Stored items from a collection

- - - - - - -

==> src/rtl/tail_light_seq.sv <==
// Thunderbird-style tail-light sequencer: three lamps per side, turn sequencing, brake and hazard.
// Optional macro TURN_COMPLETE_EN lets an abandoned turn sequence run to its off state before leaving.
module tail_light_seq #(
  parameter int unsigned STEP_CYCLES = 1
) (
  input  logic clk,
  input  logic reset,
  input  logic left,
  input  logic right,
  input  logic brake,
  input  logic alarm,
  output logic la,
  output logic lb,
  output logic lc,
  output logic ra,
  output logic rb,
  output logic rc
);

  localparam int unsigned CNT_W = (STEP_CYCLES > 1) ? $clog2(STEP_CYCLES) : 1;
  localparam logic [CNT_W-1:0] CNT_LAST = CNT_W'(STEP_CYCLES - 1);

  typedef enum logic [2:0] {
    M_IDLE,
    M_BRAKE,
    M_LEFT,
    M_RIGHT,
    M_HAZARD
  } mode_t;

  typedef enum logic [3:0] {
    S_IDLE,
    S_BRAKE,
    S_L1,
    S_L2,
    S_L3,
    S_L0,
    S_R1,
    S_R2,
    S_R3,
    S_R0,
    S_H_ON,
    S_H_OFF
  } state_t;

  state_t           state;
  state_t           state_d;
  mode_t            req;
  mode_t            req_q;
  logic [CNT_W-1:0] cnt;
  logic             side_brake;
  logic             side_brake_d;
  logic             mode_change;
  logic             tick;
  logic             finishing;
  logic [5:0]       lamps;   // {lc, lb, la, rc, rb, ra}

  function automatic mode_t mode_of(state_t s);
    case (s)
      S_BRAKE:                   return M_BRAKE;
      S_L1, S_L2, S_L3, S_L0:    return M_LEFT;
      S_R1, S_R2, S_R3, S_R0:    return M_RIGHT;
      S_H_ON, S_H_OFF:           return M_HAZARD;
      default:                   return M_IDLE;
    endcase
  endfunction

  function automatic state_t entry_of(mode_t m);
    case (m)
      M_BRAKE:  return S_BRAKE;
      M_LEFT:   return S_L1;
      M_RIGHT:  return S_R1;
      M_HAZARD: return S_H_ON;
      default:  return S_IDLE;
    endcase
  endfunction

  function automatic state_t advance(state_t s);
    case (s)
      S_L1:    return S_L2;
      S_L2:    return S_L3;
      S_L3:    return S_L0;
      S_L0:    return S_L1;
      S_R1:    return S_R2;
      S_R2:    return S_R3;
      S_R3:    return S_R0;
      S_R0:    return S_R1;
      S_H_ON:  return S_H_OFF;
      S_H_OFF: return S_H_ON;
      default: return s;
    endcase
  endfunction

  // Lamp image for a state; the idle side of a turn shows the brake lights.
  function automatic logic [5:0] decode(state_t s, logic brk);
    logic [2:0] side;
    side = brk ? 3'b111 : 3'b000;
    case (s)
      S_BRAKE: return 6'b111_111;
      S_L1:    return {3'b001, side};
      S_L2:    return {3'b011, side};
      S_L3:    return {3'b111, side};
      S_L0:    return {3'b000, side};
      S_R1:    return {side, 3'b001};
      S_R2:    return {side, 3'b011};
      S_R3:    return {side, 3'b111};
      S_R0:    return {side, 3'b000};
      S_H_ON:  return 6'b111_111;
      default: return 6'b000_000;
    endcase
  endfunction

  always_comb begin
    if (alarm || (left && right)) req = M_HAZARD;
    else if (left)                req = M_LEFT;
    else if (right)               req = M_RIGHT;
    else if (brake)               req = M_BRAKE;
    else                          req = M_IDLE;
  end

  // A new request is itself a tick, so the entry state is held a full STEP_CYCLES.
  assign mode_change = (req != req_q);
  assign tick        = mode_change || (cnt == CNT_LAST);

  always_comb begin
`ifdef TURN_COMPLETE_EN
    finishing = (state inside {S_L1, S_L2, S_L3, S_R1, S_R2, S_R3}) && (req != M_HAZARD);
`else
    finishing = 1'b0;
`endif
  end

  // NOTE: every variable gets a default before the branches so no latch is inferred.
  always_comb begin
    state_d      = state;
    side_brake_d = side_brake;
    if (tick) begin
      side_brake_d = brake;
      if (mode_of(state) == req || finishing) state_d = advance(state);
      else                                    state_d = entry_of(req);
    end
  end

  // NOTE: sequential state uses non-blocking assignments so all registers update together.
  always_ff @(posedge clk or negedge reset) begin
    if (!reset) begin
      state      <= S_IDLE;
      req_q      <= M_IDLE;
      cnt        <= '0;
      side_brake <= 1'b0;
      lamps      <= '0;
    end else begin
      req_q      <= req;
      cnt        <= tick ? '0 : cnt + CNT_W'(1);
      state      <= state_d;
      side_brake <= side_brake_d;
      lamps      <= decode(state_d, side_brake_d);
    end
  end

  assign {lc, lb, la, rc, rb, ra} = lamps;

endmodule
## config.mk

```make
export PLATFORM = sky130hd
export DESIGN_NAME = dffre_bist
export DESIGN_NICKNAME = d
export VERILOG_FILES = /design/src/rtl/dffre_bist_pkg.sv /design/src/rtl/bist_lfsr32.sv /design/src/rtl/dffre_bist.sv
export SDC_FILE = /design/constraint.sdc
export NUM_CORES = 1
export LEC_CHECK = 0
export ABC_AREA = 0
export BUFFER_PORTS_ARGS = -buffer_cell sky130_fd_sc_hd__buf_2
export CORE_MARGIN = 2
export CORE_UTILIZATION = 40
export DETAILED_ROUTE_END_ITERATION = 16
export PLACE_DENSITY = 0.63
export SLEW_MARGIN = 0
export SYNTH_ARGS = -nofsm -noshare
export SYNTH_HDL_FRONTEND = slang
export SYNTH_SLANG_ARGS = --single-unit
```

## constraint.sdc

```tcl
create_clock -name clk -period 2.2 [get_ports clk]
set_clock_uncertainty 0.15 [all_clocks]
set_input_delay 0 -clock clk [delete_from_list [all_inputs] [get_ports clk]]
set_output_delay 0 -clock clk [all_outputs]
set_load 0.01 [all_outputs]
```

- - - - - - -

### REQUIREMENT
Pull out all lines from the entries above in which the word "advance" appears.

### ANSWER FOR THE TASK
  function automatic state_t advance(state_t s);
      if (mode_of(state) == req || finishing) state_d = advance(state);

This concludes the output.